Many a diva whiles away her Saturday afternoon at the Biltmore Fashion, strolling through Cartier, Gucci, and other high-end boutiques - it's also a source of several outstanding restaurants. You can also take a break here at the trendy Coffee Plantation cafe, right by the Ralph Lauren store. Or for an exceptional lunch break, consider driving 10 minutes southwest of the mall or just east of downtown to reach the gay-friendly Coronado Cafe. Set in a charming old house, the kitchen serves creative sandwiches, soups, and salads - from curried pumpkin soup to Southwestern lasagna with black beans, sweet corn, and chipotle sauce.

Beyond Phoenix itself, you'll find ample opportunities for further exploring in some of the neighbouring communities, in particular the border city of Scottsdale. A cross between Beverly Hills and Santa Fe, this ritzy haven of socialites, celebrities, and resort-goers has hundreds of high-end arts and crafts galleries, and specialty shops.
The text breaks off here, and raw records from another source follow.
[config.mk]
export PLATFORM = sky130hd
export DESIGN_NAME = dpll_freq_trim_phase_buildout
export DESIGN_NICKNAME = d
export VERILOG_FILES = /design/src/inc/dpll_ctrl_pkg.sv /design/src/hdl/bw_select.sv /design/src/hdl/dpll_freq_trim_phase_buildout.sv /design/src/hdl/trim_pair.sv
export VERILOG_INCLUDE_DIRS = /design/src /design/src/inc
export SDC_FILE = /design/constraint.sdc
export NUM_CORES = 1
export LEC_CHECK = 0
export ABC_AREA = 1
export BUFFER_PORTS_ARGS = -buffer_cell sky130_fd_sc_hd__buf_4
export CAP_MARGIN = 20
export CELL_PAD_IN_SITES_DETAIL_PLACEMENT = 0
export CELL_PAD_IN_SITES_GLOBAL_PLACEMENT = 2
export CORE_UTILIZATION = 32
export CTS_BUF_LIST = sky130_fd_sc_hd__clkbuf_8
export DETAILED_ROUTE_END_ITERATION = 7
export GPL_ROUTABILITY_DRIVEN = 0
export HOLD_SLACK_MARGIN = 0.03
export PLACE_DENSITY = 0.79
export REMOVE_ABC_BUFFERS = 1
export SLEW_MARGIN = 20
export SYNTH_ARGS = -nofsm -noshare
export SYNTH_HDL_FRONTEND = slang
export SYNTH_HIERARCHICAL = 1
export SYNTH_SLANG_ARGS = --single-unit
export TNS_END_PERCENT = 100
[constraint.sdc]
create_clock -name aclk -period 3.65 [get_ports aclk]
set_clock_uncertainty 0.2 [all_clocks]
set_input_delay 0.5475 -clock aclk [delete_from_list [all_inputs] [get_ports aclk]]
set_output_delay 0.5475 -clock aclk [all_outputs]
set_load 0.02 [all_outputs]
[src/inc/dpll_ctrl_consts.svh]
// Summary of operation
// - one trim step moves outputs 0.0196229 ppm
// - trim resets to 9999 hex, zero offset
// - trim spans 0..65535, -771 to +514 ppm
// - trim held in two byte-wide locations
// - bandwidth switches acquisition to locked automatically
// - eighteen bandwidth settings, 0.5 mHz to 70 Hz
// - reference loss selects next source, triggers build-out
// - phase transient above programmable threshold triggers build-out
// - build-out automatic or externally controlled
// - external mode flags, interrupts; host commands event
// - event enters holdover, measures, adds compensating offset
// - build-out enabled at reset; disable or freeze
`ifndef DPLL_CTRL_CONSTS_SVH
`define DPLL_CTRL_CONSTS_SVH
// ****************************************
// register byte offsets
// ****************************************
`define REG_TRIM_LO 8'h00
`define REG_TRIM_HI 8'h04
`define REG_BW 8'h08
`define REG_PBO_CTRL 8'h0C
`define REG_STATUS 8'h10
`define REG_IRQ_MASK 8'h14
`define REG_TRIM_ACT 8'h18
`define REG_PBO_OFFSET 8'h1C
`define REG_PBO_CMD 8'h20
// ****************************************
// fields and reset values
// ****************************************
`define TRIM_RESET 16'h9999
`define BW_ACQ_RESET 5'h11
`define BW_LOCK_RESET 5'h08
`define BW_STEPS 5'h12
`define THRESH_RESET 4'h0
`define THRESH_MAX 4'h5
`define PBO_EN_BIT 0
`define PBO_FREEZE_BIT 1
`define PBO_AUTO_BIT 2
`define ST_JUMP_BIT 0
`define ST_EVENT_BIT 1
`define ST_SWITCH_BIT 2
`define HOLD_TIME_NS 100
`define HOLD_CYCLES ((`HOLD_TIME_NS + 4) / 5)
`endif

[src/inc/dpll_ctrl_pkg.sv]
package dpll_ctrl_pkg;
   typedef enum logic [1:0] {
      PBO_IDLE = 2'b00,
      PBO_HOLD = 2'b01,
      PBO_APPLY = 2'b10
   } pbo_state_e;
endpackage
[src/hdl/bw_select.sv]
`timescale 1ns/1ps
`include "dpll_ctrl_consts.svh"
module bw_select (
   input wire logic aclk, // system clock
   input wire logic aresetn, // sync reset, low
   input wire logic locked, // loop phase locked
   input wire logic holdover, // loop in holdover
   input wire logic [4:0] bw_acq, // acquisition setting
   input wire logic [4:0] bw_lock, // locked setting
   output logic [4:0] bw_q // active setting
);
   logic [4:0] bw_d;
   logic [4:0] pick;
   // out-of-range codes clamp to the widest step so the filter stays defined
   always_comb begin
      pick = locked ? bw_lock : bw_acq;
      bw_d = holdover ? bw_q : pick;
      if (bw_d >= `BW_STEPS) begin
         bw_d = `BW_STEPS - 5'h01;
      end
   end
   // register
   always_ff @(posedge aclk) begin
      if (!aresetn) begin
         bw_q <= `BW_ACQ_RESET;
      end else begin
         bw_q <= bw_d;
      end
   end
endmodule

[src/hdl/dpll_freq_trim_phase_buildout.sv]
// Implementation choices: the register offsets and the AXI4-Lite register port.
`timescale 1ns/1ps
`include "dpll_ctrl_consts.svh"
module dpll_freq_trim_phase_buildout #(
   parameter int HOLD_CYCLES = `HOLD_CYCLES
) (
   input wire logic aclk, // system clock
   input wire logic aresetn, // sync reset, low
   input wire logic [7:0] s_axi_awaddr, // write address
   input wire logic s_axi_awvalid, // write address valid
   output logic s_axi_awready, // write address ready
   input wire logic [31:0] s_axi_wdata, // write data
   input wire logic [3:0] s_axi_wstrb, // byte enables
   input wire logic s_axi_wvalid, // write data valid
   output logic s_axi_wready, // write data ready
   output logic [1:0] s_axi_bresp, // write response
   output logic s_axi_bvalid, // response valid
   input wire logic s_axi_bready, // response ready
   input wire logic [7:0] s_axi_araddr, // read address
   input wire logic s_axi_arvalid, // read address valid
   output logic s_axi_arready, // read address ready
   output logic [31:0] s_axi_rdata, // read data
   output logic [1:0] s_axi_rresp, // read response
   output logic s_axi_rvalid, // read data valid
   input wire logic s_axi_rready, // read data ready
   input wire logic locked, // loop phase locked
   input wire logic ref_lost, // selected reference lost, pulse
   input wire logic [15:0] phase_err, // input minus output phase, 100 ns units
   output logic [15:0] trim_q, // applied frequency trim
   output logic [4:0] bw_q, // active bandwidth step
   output logic select_next_q, // pick next priority source, pulse
   output logic holdover_q, // temporary holdover
   output logic [15:0] pbo_offset_q, // compensating phase offset
   output logic irq_q // interrupt, high
);
   // ****************************************
   // bus slave
   // ****************************************
   logic aw_q, aw_d, w_q, w_d, bv_d, rv_d;
   logic [7:0] awa_q, awa_d;
   logic [31:0] wd_q, wd_d, rd_d;
   logic [3:0] ws_q, ws_d;
   logic [1:0] br_d, rr_d;
   logic wr_go;
   logic [4:0] bw_acq_q, bw_acq_d, bw_lock_q, bw_lock_d;
   logic [3:0] thr_q, thr_d;
   logic [2:0] ctrl_q, ctrl_d, st_q, st_d, mask_q, mask_d;
   logic [7:0] lo_v, hi_v;
   logic cmd_pbo;
   logic [2:0] ev;
   logic pbo_en_rise;
   logic en_q;
   logic ev_done_q;
   dpll_ctrl_pkg::pbo_state_e ps_q, ps_d;
   logic [15:0] hcnt_q, hcnt_d, off_d;
   logic hold_d, sel_d, irq_d;
   logic [15:0] mag;
   logic jump;
   logic trig;

   wire mapped_w = awa_q <= `REG_PBO_CMD && awa_q[1:0] == 2'b00;
   assign wr_go = aw_q && w_q && !s_axi_bvalid;
   wire wr_lo = wr_go && awa_q == `REG_TRIM_LO && ws_q[0];
   wire wr_hi = wr_go && awa_q == `REG_TRIM_HI && ws_q[0];

   // capture address and data in either order, answer once both held
   always_comb begin
      aw_d = aw_q;
      w_d = w_q;
      awa_d = awa_q;
      wd_d = wd_q;
      ws_d = ws_q;
      bv_d = s_axi_bvalid;
      br_d = s_axi_bresp;
      if (s_axi_awvalid && s_axi_awready) begin
         aw_d = 1'b1;
         awa_d = s_axi_awaddr;
      end
      if (s_axi_wvalid && s_axi_wready) begin
         w_d = 1'b1;
         wd_d = s_axi_wdata;
         ws_d = s_axi_wstrb;
      end
      if (wr_go) begin
         aw_d = 1'b0;
         w_d = 1'b0;
         bv_d = 1'b1;
         br_d = mapped_w ? 2'b00 : 2'b10;
      end else if (s_axi_bvalid && s_axi_bready) begin
         bv_d = 1'b0;
      end
   end

   // read decode; unmapped addresses answer slverr
   always_comb begin
      rv_d = s_axi_rvalid;
      rd_d = s_axi_rdata;
      rr_d = s_axi_rresp;
      if (s_axi_arvalid && s_axi_arready) begin
         rv_d = 1'b1;
         rr_d = 2'b00;
         case (s_axi_araddr)
            `REG_TRIM_LO: rd_d = {24'h000000, lo_v};
            `REG_TRIM_HI: rd_d = {24'h000000, hi_v};
            `REG_BW: rd_d = {15'h0000, thr_q, bw_lock_q, 3'h0, bw_acq_q};
            `REG_PBO_CTRL: rd_d = {29'h00000000, ctrl_q};
            `REG_STATUS: rd_d = {28'h0000000, holdover_q, st_q};
            `REG_IRQ_MASK: rd_d = {29'h00000000, mask_q};
            `REG_TRIM_ACT: rd_d = {16'h0000, trim_q};
            `REG_PBO_OFFSET: rd_d = {16'h0000, pbo_offset_q};
            `REG_PBO_CMD: rd_d = 32'h00000000;
            default: begin
               rd_d = 32'h00000000;
               rr_d = 2'b10;
            end
         endcase
      end else if (s_axi_rvalid && s_axi_rready) begin
         rv_d = 1'b0;
      end
   end

   // bus registers; readies drop while a channel holds an untaken item
   always_ff @(posedge aclk) begin
      if (!aresetn) begin
         aw_q <= 1'b0;
         w_q <= 1'b0;
         awa_q <= 8'h00;
         wd_q <= 32'h00000000;
         ws_q <= 4'h0;
         s_axi_awready <= 1'b0;
         s_axi_wready <= 1'b0;
         s_axi_bvalid <= 1'b0;
         s_axi_bresp <= 2'b00;
         s_axi_arready <= 1'b0;
         s_axi_rvalid <= 1'b0;
         s_axi_rdata <= 32'h00000000;
         s_axi_rresp <= 2'b00;
      end else begin
         aw_q <= aw_d;
         w_q <= w_d;
         awa_q <= awa_d;
         wd_q <= wd_d;
         ws_q <= ws_d;
         s_axi_awready <= !aw_d && !bv_d;
         s_axi_wready <= !w_d && !bv_d;
         s_axi_bvalid <= bv_d;
         s_axi_bresp <= br_d;
         s_axi_arready <= !rv_d && !(s_axi_arvalid && s_axi_arready);
         s_axi_rvalid <= rv_d;
         s_axi_rdata <= rd_d;
         s_axi_rresp <= rr_d;
      end
   end

   // ****************************************
   // control registers and sticky status
   // ****************************************
   assign cmd_pbo = wr_go && awa_q == `REG_PBO_CMD && ws_q[0] && wd_q[0];
   // a set in the same cycle as a write-one clear wins
   always_comb begin
      bw_acq_d = bw_acq_q;
      bw_lock_d = bw_lock_q;
      thr_d = thr_q;
      ctrl_d = ctrl_q;
      mask_d = mask_q;
      st_d = st_q;
      if (wr_go && awa_q == `REG_BW) begin
         if (ws_q[0]) bw_acq_d = wd_q[4:0];
         if (ws_q[1]) bw_lock_d = wd_q[12:8];
         if (ws_q[1] && wd_q[12:8] >= `BW_STEPS) bw_lock_d = `BW_STEPS - 5'h01;
         if (ws_q[1]) thr_d = (wd_q[16:13] > `THRESH_MAX) ? `THRESH_MAX : wd_q[16:13];
      end
      if (wr_go && awa_q == `REG_PBO_CTRL && ws_q[0]) ctrl_d = wd_q[2:0];
      if (wr_go && awa_q == `REG_IRQ_MASK && ws_q[0]) mask_d = wd_q[2:0];
      if (wr_go && awa_q == `REG_STATUS && ws_q[0]) st_d = st_q & ~wd_q[2:0];
      st_d = st_d | ev;
   end

   always_ff @(posedge aclk) begin
      if (!aresetn) begin
         bw_acq_q <= `BW_ACQ_RESET;
         bw_lock_q <= `BW_LOCK_RESET;
         thr_q <= `THRESH_RESET;
         ctrl_q <= 3'b101; // enabled, not frozen, automatic
         mask_q <= 3'b000;
         st_q <= 3'b000;
         en_q <= 1'b1;
      end else begin
         bw_acq_q <= bw_acq_d;
         bw_lock_q <= bw_lock_d;
         thr_q <= thr_d;
         ctrl_q <= ctrl_d;
         mask_q <= mask_d;
         st_q <= st_d;
         en_q <= ctrl_q[`PBO_EN_BIT];
      end
   end

   // ****************************************
   // phase build-out sequencer
   // ****************************************
   // threshold steps are 0.5 us from 1 us; phase_err counts 100 ns units
   always_comb begin
      mag = phase_err[15] ? (~phase_err + 16'h0001) : phase_err;
      jump = locked && (mag > (16'd10 + {12'h000, thr_q} * 16'd5));
      pbo_en_rise = ctrl_q[`PBO_EN_BIT] && !en_q && locked;
      ev = {ref_lost, ev_done_q, jump};
      // frozen or disabled build-out ignores every trigger
      trig = ctrl_q[`PBO_EN_BIT] && !ctrl_q[`PBO_FREEZE_BIT] && ps_q == dpll_ctrl_pkg::PBO_IDLE &&
             (ref_lost || pbo_en_rise || cmd_pbo || (jump && ctrl_q[`PBO_AUTO_BIT]));
      ps_d = ps_q;
      hcnt_d = hcnt_q;
      off_d = pbo_offset_q;
      hold_d = 1'b0;
      sel_d = ref_lost;
      case (ps_q)
         dpll_ctrl_pkg::PBO_IDLE: begin
            hcnt_d = 16'h0000;
            if (trig) ps_d = dpll_ctrl_pkg::PBO_HOLD;
         end
         dpll_ctrl_pkg::PBO_HOLD: begin
            hold_d = 1'b1;
            hcnt_d = hcnt_q + 16'h0001;
            if (hcnt_q >= 16'(HOLD_CYCLES - 1)) ps_d = dpll_ctrl_pkg::PBO_APPLY;
         end
         dpll_ctrl_pkg::PBO_APPLY: begin
            off_d = pbo_offset_q + phase_err;
            ps_d = dpll_ctrl_pkg::PBO_IDLE;
         end
         default: ps_d = dpll_ctrl_pkg::PBO_IDLE;
      endcase
      if (!ctrl_q[`PBO_EN_BIT]) off_d = 16'h0000;
      irq_d = |(st_d & mask_q);
   end

   always_ff @(posedge aclk) begin
      if (!aresetn) begin
         ps_q <= dpll_ctrl_pkg::PBO_IDLE;
         hcnt_q <= 16'h0000;
         pbo_offset_q <= 16'h0000;
         holdover_q <= 1'b0;
         select_next_q <= 1'b0;
         irq_q <= 1'b0;
      end else begin
         ps_q <= ps_d;
         hcnt_q <= hcnt_d;
         pbo_offset_q <= off_d;
         holdover_q <= hold_d;
         select_next_q <= sel_d;
         irq_q <= irq_d;
      end
   end

   // the event bit marks each build-out that actually ran
   always_ff @(posedge aclk) begin
      if (!aresetn) ev_done_q <= 1'b0;
      else ev_done_q <= trig;
   end

   // ****************************************
   // trim pair and bandwidth selection
   // ****************************************
   // trim_q feeds the synthesis: each lsb is 0.0196229 ppm, 0..65535 = -771..+514 ppm
   trim_pair u_trim (
      .aclk(aclk),
      .aresetn(aresetn),
      .wr_lo(wr_lo),
      .wr_hi(wr_hi),
      .wdata(wd_q[7:0]),
      .lo_q(lo_v),
      .hi_q(hi_v),
      .trim_q(trim_q)
   );

   bw_select u_bw (
      .aclk(aclk),
      .aresetn(aresetn),
      .locked(locked),
      .holdover(holdover_q),
      .bw_acq(bw_acq_q),
      .bw_lock(bw_lock_q),
      .bw_q(bw_q)
   );
endmodule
The Scottsdale Fashion Square, with some 240 shops, is an enormous, fancy mall, but the place to be seen is definitely the Borgata, a swank Renaissance-style compound that supposedly resembles an Italian village. Just south of the Fashion Square, 5th Avenue curves northeast from Indian School Road up to Scottsdale Road, lined with clothiers, jewelers, and boutiques. More touristy but still brimming with great shopping is the Old Town Scottsdale district, which thrives along Main Street between Brown Avenue and 70th Street. The one non-shopping must-see here is Taliesin West, 1937 winter home of Frank Lloyd Wright, where the master of architecture and design kept a studio and his school in the desert. Tours of the grounds are available daily.

THE LITTLE BLACK BOOK

Arizona Center (3rd and Van Buren Sts., 602-271-4000). Arizona Science Center (600 E. Washington St., 602-716-2000).
Biltmore Fashion Park (24th St. and E. Camelback Rd., 602-955-8401).
Borgata (6166 N. Scottsdale Rd., Scottsdale, 480-998-1822).
Coffee Plantation (2468 E. Camelback Rd., 602-553-0203). Coronado Cafe (2201 N. 7th St., 602-258-5149).
Gay and Lesbian Community Center and Switchboard (8617 N. Black Canyon Hwy., 602-234-2752, Website).
Heard Museum (2301 N. Central Ave., 602-252-8840). Herberger Theater Center (222 E. Monroe St., 602-254-7399).
Heritage Square (Adams and 7th Sts.).
Museo Chicano (147 E. Adams St., 602-257-5536).
Obelisk Books (24 W. Camelback Rd., Unit A, 602-266-2665).
Orpheum Theatre (203 W. Adams St., 602-252-9678).
Park Central Mall (Central Ave. and Earll Dr., 602-264-5575).
Phoenix and Valley of the Sun Convention and Visitors Bureau (602-254-6500 or 877-CALL-PHX, Website ).
Phoenix Art Museum (1625 N. Central Ave., 602-257-2222).
Phoenix Burton Barr Central Library (1221 N. Central Ave., 602-262-4636).
Phoenix Museum of History (105 N. 5th St., 602-253-2734).
Rosson House (6th and Monroe Sts., 602-262-5029).
Scottsdale Fashion Square (Scottsdale and Camelback Rds., Scottsdale, 480-990-7800).
Symphony Hall (225 E. Adams St., 602-262-7272).
Taliesin West (114th St. and Cactus Rd., Scottsdale, 480-860-8810).
Unique on Central (4700 N. Central Ave., Suite 105, 602-279-9691).